*WHAT YOU NEED TO DO*
Could you give the data below again, exactly and completely?

(Stored data)
********************

File: config.mk
export PLATFORM = sky130hd
export DESIGN_NAME = esfr_front
export DESIGN_NICKNAME = d
export VERILOG_FILES = /design/src/rtl/core/esfr_pkg.sv /design/src/rtl/core/esfr_front.sv
export SDC_FILE = /design/constraint.sdc
export NUM_CORES = 1
export LEC_CHECK = 0
export BUFFER_PORTS_ARGS = -buffer_cell sky130_fd_sc_hd__buf_2
export CAP_MARGIN = 20
export CORE_MARGIN = 1.5
export CORE_UTILIZATION = 55
export DETAILED_ROUTE_END_ITERATION = 10
export GPL_TIMING_DRIVEN = 0
export PLACE_DENSITY = 0.82
export RECOVER_POWER = 25
export SYNTH_ARGS = -nofsm -noshare
export SYNTH_HDL_FRONTEND = slang
export SYNTH_SLANG_ARGS = --single-unit
export TNS_END_PERCENT = 50
File: constraint.sdc
create_clock -name clk -period 6.2 [get_ports clk]
set_input_delay 0.62 -clock clk [delete_from_list [all_inputs] [get_ports clk]]
set_output_delay 0.62 -clock clk [all_outputs]
set_load 0.05 [all_outputs]
File: src/rtl/core/esfr_pkg.sv
// ----------------------------------------------------------------------------
// esfr_pkg
// Shared types and constants of the elastic stereo resampler core.
// ----------------------------------------------------------------------------
`default_nettype none

package esfr_pkg;

  localparam int TARGET_W = 11;
  localparam logic [TARGET_W-1:0] TARGET_RESET = 11'd256;
  localparam int MIN_TARGET = 16;
  localparam int MIN_DEPTH = 3;
  localparam int DEV_LIMIT = 10737418;
  localparam int K_DEPTH = 3355;
  localparam int K_RATIO = 4294967;
  localparam int RATIO_DEAD = 1073;
  localparam logic [31:0] ONE_Q30 = 32'h4000_0000;
  localparam int CNT_W = 32;

  // register index on the configuration port
  localparam logic REG_TARGET = 1'b0;

  typedef enum logic [1:0] {
    CMD_PUSH = 2'd0,
    CMD_PULL = 2'd1,
    CMD_TRIM = 2'd2,
    CMD_NOP  = 2'd3
  } cmd_t;

  typedef struct packed {
    logic valid;
    cmd_t cmd;
    logic disc;
  } qhead_t;

  typedef struct packed {
    logic busy;
    logic done;
  } div_stat_t;

  typedef enum logic [4:0] {
    ST_IDLE,
    ST_DECODE,
    ST_DMUL,
    ST_DADD,
    ST_DIV,
    ST_RMUL,
    ST_RUPD,
    ST_RD0,
    ST_RD1,
    ST_RD2,
    ST_RD3,
    ST_PREP,
    ST_HINIT,
    ST_HMUL,
    ST_HACC,
    ST_ADV,
    ST_GAP,
    ST_GAPCHK,
    ST_HIST,
    ST_HIST2,
    ST_DONE
  } state_t;

endpackage

`default_nettype wire

File: src/rtl/core/esfr_front.sv
// ----------------------------------------------------------------------------
// esfr_front
// Input side: accept words, classify the command, hold them in a short queue.
// ----------------------------------------------------------------------------
`default_nettype none

module esfr_front import esfr_pkg::*; #(
  parameter int SAMPLE_BITS = 24
) (
  input  wire logic                          clk,
  input  wire logic                          rst_n,
  input  wire logic                          in_valid,
  output logic                               in_stall,
  input  wire logic [1:0]                    in_command,
  input  wire logic signed [SAMPLE_BITS-1:0] in_left,
  input  wire logic signed [SAMPLE_BITS-1:0] in_right,
  input  wire logic                          in_discontinuity,
  input  wire logic                          pop,
  output qhead_t                             head,
  output logic signed [SAMPLE_BITS-1:0]      head_left,
  output logic signed [SAMPLE_BITS-1:0]      head_right
);

  localparam int QD = 4;
  localparam int QA = $clog2(QD);

  cmd_t                         q_cmd  [QD];
  logic                         q_disc [QD];
  logic signed [SAMPLE_BITS-1:0] q_l   [QD];
  logic signed [SAMPLE_BITS-1:0] q_r   [QD];

  logic [QA:0] wr_r;
  logic [QA:0] rd_r;
  logic        full;
  logic        empty;
  logic        push;
  cmd_t        cls;

  always_comb begin
    case (in_command)
      2'd0:    cls = CMD_PUSH;
      2'd1:    cls = CMD_PULL;
      2'd2:    cls = CMD_TRIM;
      default: cls = CMD_NOP;
    endcase
  end

  assign full     = (wr_r[QA] != rd_r[QA]) && (wr_r[QA-1:0] == rd_r[QA-1:0]);
  assign empty    = wr_r == rd_r;
  assign in_stall = full;
  assign push     = in_valid && !full;

  always_ff @(posedge clk) begin
    if (!rst_n) begin
      wr_r <= '0;
      rd_r <= '0;
    end else begin
      if (push) begin
        wr_r <= wr_r + (QA+1)'(1);
      end
      if (pop && !empty) begin
        rd_r <= rd_r + (QA+1)'(1);
      end
    end
  end

  always_ff @(posedge clk) begin
    if (push) begin
      q_cmd[wr_r[QA-1:0]]  <= cls;
      q_disc[wr_r[QA-1:0]] <= in_discontinuity;
      q_l[wr_r[QA-1:0]]    <= in_left;
      q_r[wr_r[QA-1:0]]    <= in_right;
    end
  end

  assign head.valid = !empty;
  assign head.cmd   = q_cmd[rd_r[QA-1:0]];
  assign head.disc  = q_disc[rd_r[QA-1:0]];
  assign head_left  = q_l[rd_r[QA-1:0]];
  assign head_right = q_r[rd_r[QA-1:0]];

endmodule

`default_nettype wire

********************

*OUTPUT BELOW*
File: config.mk
export PLATFORM = sky130hd
export DESIGN_NAME = esfr_front
export DESIGN_NICKNAME = d
export VERILOG_FILES = /design/src/rtl/core/esfr_pkg.sv /design/src/rtl/core/esfr_front.sv
export SDC_FILE = /design/constraint.sdc
export NUM_CORES = 1
export LEC_CHECK = 0
export BUFFER_PORTS_ARGS = -buffer_cell sky130_fd_sc_hd__buf_2
export CAP_MARGIN = 20
export CORE_MARGIN = 1.5
export CORE_UTILIZATION = 55
export DETAILED_ROUTE_END_ITERATION = 10
export GPL_TIMING_DRIVEN = 0
export PLACE_DENSITY = 0.82
export RECOVER_POWER = 25
export SYNTH_ARGS = -nofsm -noshare
export SYNTH_HDL_FRONTEND = slang
export SYNTH_SLANG_ARGS = --single-unit
export TNS_END_PERCENT = 50
File: constraint.sdc
create_clock -name clk -period 6.2 [get_ports clk]
set_input_delay 0.62 -clock clk [delete_from_list [all_inputs] [get_ports clk]]
set_output_delay 0.62 -clock clk [all_outputs]
set_load 0.05 [all_outputs]
File: src/rtl/core/esfr_pkg.sv
// ----------------------------------------------------------------------------
// esfr_pkg
// Shared types and constants of the elastic stereo resampler core.
// ----------------------------------------------------------------------------
`default_nettype none

package esfr_pkg;

  localparam int TARGET_W = 11;
  localparam logic [TARGET_W-1:0] TARGET_RESET = 11'd256;
  localparam int MIN_TARGET = 16;
  localparam int MIN_DEPTH = 3;
  localparam int DEV_LIMIT = 10737418;
  localparam int K_DEPTH = 3355;
  localparam int K_RATIO = 4294967;
  localparam int RATIO_DEAD = 1073;
  localparam logic [31:0] ONE_Q30 = 32'h4000_0000;
  localparam int CNT_W = 32;

  // register index on the configuration port
  localparam logic REG_TARGET = 1'b0;

  typedef enum logic [1:0] {
    CMD_PUSH = 2'd0,
    CMD_PULL = 2'd1,
    CMD_TRIM = 2'd2,
    CMD_NOP  = 2'd3
  } cmd_t;

  typedef struct packed {
    logic valid;
    cmd_t cmd;
    logic disc;
  } qhead_t;

  typedef struct packed {
    logic busy;
    logic done;
  } div_stat_t;

  typedef enum logic [4:0] {
    ST_IDLE,
    ST_DECODE,
    ST_DMUL,
    ST_DADD,
    ST_DIV,
    ST_RMUL,
    ST_RUPD,
    ST_RD0,
    ST_RD1,
    ST_RD2,
    ST_RD3,
    ST_PREP,
    ST_HINIT,
    ST_HMUL,
    ST_HACC,
    ST_ADV,
    ST_GAP,
    ST_GAPCHK,
    ST_HIST,
    ST_HIST2,
    ST_DONE
  } state_t;

endpackage

`default_nettype wire

File: src/rtl/core/esfr_front.sv
// ----------------------------------------------------------------------------
// esfr_front
// Input side: accept words, classify the command, hold them in a short queue.
// ----------------------------------------------------------------------------
`default_nettype none

module esfr_front import esfr_pkg::*; #(
  parameter int SAMPLE_BITS = 24
) (
  input  wire logic                          clk,
  input  wire logic                          rst_n,
  input  wire logic                          in_valid,
  output logic                               in_stall,
  input  wire logic [1:0]                    in_command,
  input  wire logic signed [SAMPLE_BITS-1:0] in_left,
  input  wire logic signed [SAMPLE_BITS-1:0] in_right,
  input  wire logic                          in_discontinuity,
  input  wire logic                          pop,
  output qhead_t                             head,
  output logic signed [SAMPLE_BITS-1:0]      head_left,
  output logic signed [SAMPLE_BITS-1:0]      head_right
);

  localparam int QD = 4;
  localparam int QA = $clog2(QD);

  cmd_t                         q_cmd  [QD];
  logic                         q_disc [QD];
  logic signed [SAMPLE_BITS-1:0] q_l   [QD];
  logic signed [SAMPLE_BITS-1:0] q_r   [QD];

  logic [QA:0] wr_r;
  logic [QA:0] rd_r;
  logic        full;
  logic        empty;
  logic        push;
  cmd_t        cls;

  always_comb begin
    case (in_command)
      2'd0:    cls = CMD_PUSH;
      2'd1:    cls = CMD_PULL;
      2'd2:    cls = CMD_TRIM;
      default: cls = CMD_NOP;
    endcase
  end

  assign full     = (wr_r[QA] != rd_r[QA]) && (wr_r[QA-1:0] == rd_r[QA-1:0]);
  assign empty    = wr_r == rd_r;
  assign in_stall = full;
  assign push     = in_valid && !full;

  always_ff @(posedge clk) begin
    if (!rst_n) begin
      wr_r <= '0;
      rd_r <= '0;
    end else begin
      if (push) begin
        wr_r <= wr_r + (QA+1)'(1);
      end
      if (pop && !empty) begin
        rd_r <= rd_r + (QA+1)'(1);
      end
    end
  end

  always_ff @(posedge clk) begin
    if (push) begin
      q_cmd[wr_r[QA-1:0]]  <= cls;
      q_disc[wr_r[QA-1:0]] <= in_discontinuity;
      q_l[wr_r[QA-1:0]]    <= in_left;
      q_r[wr_r[QA-1:0]]    <= in_right;
    end
  end

  assign head.valid = !empty;
  assign head.cmd   = q_cmd[rd_r[QA-1:0]];
  assign head.disc  = q_disc[rd_r[QA-1:0]];
  assign head_left  = q_l[rd_r[QA-1:0]];
  assign head_right = q_r[rd_r[QA-1:0]];

endmodule

`default_nettype wire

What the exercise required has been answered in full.